- **The problem**
Only a single number is expected: how many lines of the data hold the word "close".

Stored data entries
=== Section Start ===

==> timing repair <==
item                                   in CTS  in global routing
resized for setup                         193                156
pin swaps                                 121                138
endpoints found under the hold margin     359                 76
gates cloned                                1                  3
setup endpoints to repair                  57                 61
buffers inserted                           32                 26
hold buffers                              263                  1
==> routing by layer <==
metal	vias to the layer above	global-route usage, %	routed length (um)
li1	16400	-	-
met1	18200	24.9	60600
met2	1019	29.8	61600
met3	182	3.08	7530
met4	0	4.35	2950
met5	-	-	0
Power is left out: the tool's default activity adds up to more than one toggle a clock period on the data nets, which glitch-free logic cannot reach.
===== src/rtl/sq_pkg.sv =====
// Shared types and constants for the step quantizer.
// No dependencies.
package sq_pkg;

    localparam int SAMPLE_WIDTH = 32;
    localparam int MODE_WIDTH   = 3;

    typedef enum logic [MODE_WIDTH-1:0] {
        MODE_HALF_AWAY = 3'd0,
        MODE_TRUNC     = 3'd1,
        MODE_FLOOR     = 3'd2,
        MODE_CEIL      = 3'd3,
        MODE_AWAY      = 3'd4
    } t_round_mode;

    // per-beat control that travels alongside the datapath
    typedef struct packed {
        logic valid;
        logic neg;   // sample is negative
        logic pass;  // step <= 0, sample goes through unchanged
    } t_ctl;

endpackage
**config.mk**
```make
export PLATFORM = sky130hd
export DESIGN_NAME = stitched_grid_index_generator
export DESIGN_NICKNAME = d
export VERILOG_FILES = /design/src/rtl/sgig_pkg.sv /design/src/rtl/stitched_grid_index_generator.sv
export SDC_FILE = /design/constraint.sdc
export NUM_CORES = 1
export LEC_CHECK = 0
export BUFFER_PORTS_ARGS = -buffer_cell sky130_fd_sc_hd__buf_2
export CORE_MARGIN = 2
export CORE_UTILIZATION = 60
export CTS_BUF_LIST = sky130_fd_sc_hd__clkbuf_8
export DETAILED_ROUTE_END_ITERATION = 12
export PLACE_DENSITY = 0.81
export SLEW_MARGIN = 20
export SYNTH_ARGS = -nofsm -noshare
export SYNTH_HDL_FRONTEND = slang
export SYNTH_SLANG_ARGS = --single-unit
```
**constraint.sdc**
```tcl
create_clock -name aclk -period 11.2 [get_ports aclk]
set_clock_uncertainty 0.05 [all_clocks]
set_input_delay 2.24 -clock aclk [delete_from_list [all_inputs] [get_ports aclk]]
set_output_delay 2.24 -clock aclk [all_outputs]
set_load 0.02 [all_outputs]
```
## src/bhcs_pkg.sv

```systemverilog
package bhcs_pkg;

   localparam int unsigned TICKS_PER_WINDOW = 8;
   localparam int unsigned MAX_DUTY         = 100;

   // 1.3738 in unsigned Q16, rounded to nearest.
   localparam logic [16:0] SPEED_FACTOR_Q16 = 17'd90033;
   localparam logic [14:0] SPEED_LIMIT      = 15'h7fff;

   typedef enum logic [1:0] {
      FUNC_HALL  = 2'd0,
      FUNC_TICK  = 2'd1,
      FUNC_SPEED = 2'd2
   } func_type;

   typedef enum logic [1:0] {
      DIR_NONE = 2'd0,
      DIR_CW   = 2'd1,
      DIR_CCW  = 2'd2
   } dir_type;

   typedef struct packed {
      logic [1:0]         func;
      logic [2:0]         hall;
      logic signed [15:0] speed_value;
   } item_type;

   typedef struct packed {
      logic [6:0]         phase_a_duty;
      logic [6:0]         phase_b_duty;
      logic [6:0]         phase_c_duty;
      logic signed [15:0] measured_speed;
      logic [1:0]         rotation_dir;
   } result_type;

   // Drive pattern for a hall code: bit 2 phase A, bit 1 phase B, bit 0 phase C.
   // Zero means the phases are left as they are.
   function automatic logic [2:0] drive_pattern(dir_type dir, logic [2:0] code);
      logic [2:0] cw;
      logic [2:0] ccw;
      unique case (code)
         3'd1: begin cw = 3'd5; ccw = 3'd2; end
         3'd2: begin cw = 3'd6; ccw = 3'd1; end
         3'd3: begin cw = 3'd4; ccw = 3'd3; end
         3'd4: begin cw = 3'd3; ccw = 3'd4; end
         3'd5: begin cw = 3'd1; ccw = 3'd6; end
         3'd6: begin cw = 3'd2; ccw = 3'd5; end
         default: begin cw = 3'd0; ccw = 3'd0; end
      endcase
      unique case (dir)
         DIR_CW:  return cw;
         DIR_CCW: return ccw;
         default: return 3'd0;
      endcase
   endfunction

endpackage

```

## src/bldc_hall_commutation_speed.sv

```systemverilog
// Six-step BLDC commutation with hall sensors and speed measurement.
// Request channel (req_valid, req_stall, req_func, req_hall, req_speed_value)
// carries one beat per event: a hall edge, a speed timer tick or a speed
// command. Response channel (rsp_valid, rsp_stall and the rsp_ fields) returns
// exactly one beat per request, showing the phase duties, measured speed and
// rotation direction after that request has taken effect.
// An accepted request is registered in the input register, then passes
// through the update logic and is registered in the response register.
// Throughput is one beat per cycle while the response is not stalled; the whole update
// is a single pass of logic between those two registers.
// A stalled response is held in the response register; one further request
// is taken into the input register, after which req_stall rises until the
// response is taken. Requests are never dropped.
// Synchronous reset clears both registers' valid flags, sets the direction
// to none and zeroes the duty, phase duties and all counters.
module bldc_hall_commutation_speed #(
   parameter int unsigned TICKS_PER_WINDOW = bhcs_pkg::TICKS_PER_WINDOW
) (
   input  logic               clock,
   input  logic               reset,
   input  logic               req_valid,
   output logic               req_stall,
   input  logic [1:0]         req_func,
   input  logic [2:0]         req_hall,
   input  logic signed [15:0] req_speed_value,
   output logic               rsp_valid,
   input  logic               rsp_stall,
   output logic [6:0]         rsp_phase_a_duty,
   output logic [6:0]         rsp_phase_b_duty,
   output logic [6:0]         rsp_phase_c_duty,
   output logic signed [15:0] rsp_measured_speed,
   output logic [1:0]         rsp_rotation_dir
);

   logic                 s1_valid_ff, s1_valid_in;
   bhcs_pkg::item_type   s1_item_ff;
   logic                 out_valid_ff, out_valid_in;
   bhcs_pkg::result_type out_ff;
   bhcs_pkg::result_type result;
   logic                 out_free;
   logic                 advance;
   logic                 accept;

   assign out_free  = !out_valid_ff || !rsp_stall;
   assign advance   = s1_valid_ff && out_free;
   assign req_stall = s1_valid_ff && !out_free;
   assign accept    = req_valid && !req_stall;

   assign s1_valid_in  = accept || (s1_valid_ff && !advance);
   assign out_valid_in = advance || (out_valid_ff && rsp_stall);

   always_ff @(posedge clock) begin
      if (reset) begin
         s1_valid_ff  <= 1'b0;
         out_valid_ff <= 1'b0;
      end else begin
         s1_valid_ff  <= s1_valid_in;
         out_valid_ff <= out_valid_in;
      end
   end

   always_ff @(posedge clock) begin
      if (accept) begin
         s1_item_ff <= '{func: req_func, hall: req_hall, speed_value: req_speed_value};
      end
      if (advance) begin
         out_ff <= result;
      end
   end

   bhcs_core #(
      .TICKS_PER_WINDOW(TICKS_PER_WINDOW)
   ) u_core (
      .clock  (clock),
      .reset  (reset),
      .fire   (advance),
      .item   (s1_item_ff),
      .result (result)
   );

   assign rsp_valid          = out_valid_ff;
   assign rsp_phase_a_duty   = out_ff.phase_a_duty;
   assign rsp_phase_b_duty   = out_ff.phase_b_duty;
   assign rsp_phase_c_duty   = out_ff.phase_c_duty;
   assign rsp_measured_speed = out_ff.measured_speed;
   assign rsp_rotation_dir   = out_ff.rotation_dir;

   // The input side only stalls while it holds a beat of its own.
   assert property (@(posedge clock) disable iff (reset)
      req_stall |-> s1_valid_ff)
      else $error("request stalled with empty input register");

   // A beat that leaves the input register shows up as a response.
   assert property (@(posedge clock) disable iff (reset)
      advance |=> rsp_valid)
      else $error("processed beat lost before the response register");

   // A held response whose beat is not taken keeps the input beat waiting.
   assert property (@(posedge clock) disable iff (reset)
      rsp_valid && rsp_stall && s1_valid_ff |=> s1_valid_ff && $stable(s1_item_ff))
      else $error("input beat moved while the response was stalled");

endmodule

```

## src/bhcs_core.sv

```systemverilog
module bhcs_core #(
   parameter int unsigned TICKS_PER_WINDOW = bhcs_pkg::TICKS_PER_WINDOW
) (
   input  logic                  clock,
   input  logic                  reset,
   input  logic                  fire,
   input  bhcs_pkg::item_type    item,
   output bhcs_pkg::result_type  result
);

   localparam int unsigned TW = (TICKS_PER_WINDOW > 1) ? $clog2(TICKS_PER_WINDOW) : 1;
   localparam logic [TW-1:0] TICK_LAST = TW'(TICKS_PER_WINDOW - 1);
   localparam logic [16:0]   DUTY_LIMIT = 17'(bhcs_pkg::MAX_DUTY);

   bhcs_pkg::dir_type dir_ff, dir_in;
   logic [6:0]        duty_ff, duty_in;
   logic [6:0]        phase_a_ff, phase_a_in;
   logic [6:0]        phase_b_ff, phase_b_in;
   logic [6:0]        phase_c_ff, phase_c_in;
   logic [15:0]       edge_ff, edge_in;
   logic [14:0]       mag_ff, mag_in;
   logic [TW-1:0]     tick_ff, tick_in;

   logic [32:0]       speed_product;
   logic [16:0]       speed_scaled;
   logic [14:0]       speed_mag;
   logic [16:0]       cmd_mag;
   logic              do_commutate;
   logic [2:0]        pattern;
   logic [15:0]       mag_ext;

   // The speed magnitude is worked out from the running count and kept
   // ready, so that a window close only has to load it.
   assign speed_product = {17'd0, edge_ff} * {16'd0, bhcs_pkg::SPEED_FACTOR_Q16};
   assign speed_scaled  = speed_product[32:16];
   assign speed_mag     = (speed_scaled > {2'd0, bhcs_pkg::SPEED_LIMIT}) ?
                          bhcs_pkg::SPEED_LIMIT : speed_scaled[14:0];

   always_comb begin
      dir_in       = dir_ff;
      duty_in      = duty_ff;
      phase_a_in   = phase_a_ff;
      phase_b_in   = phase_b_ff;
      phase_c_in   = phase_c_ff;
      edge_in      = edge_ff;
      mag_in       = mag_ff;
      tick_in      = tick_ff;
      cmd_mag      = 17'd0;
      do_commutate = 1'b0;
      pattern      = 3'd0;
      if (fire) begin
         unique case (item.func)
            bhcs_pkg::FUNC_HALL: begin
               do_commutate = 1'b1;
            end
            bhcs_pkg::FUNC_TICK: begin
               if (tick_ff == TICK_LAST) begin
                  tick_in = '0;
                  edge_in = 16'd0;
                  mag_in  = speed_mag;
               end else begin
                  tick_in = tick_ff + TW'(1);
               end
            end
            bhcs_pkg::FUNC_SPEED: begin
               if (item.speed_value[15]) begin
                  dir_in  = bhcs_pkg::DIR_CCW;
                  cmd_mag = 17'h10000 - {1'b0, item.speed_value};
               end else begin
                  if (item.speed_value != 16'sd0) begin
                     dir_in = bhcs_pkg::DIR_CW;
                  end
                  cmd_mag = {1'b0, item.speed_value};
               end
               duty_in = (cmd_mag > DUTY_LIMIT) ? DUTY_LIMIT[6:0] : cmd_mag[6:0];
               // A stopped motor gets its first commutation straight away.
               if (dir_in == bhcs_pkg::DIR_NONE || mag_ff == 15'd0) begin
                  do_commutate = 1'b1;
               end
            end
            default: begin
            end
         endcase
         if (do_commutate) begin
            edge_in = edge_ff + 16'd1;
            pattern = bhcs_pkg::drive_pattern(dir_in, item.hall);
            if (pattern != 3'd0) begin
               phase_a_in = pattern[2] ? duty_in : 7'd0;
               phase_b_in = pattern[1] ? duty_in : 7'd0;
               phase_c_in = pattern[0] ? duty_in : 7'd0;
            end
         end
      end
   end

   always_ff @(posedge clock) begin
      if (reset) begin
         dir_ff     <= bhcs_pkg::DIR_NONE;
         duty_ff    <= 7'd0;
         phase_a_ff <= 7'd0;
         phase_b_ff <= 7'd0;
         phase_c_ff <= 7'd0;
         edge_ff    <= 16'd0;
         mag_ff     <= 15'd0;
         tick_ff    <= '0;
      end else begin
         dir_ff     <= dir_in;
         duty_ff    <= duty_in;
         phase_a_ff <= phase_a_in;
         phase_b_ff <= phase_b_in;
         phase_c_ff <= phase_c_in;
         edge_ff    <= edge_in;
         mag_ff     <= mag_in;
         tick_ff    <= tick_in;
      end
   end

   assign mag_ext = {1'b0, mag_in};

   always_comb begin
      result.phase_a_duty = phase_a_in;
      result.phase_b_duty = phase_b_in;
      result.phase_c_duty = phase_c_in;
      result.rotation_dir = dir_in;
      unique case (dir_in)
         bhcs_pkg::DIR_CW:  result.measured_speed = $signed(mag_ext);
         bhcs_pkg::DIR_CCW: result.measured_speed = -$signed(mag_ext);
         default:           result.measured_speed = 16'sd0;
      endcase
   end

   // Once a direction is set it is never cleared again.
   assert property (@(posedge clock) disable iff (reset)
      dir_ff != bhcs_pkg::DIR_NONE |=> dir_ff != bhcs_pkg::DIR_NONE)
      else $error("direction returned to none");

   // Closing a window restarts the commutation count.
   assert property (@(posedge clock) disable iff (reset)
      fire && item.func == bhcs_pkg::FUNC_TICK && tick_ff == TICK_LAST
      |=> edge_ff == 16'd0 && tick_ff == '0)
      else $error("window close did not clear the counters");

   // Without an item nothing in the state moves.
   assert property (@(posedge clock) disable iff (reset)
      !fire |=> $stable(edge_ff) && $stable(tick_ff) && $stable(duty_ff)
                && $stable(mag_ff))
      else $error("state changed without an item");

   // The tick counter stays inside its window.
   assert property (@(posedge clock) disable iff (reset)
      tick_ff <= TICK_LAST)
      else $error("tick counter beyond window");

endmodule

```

=== Section End ===

- **Final answer**
2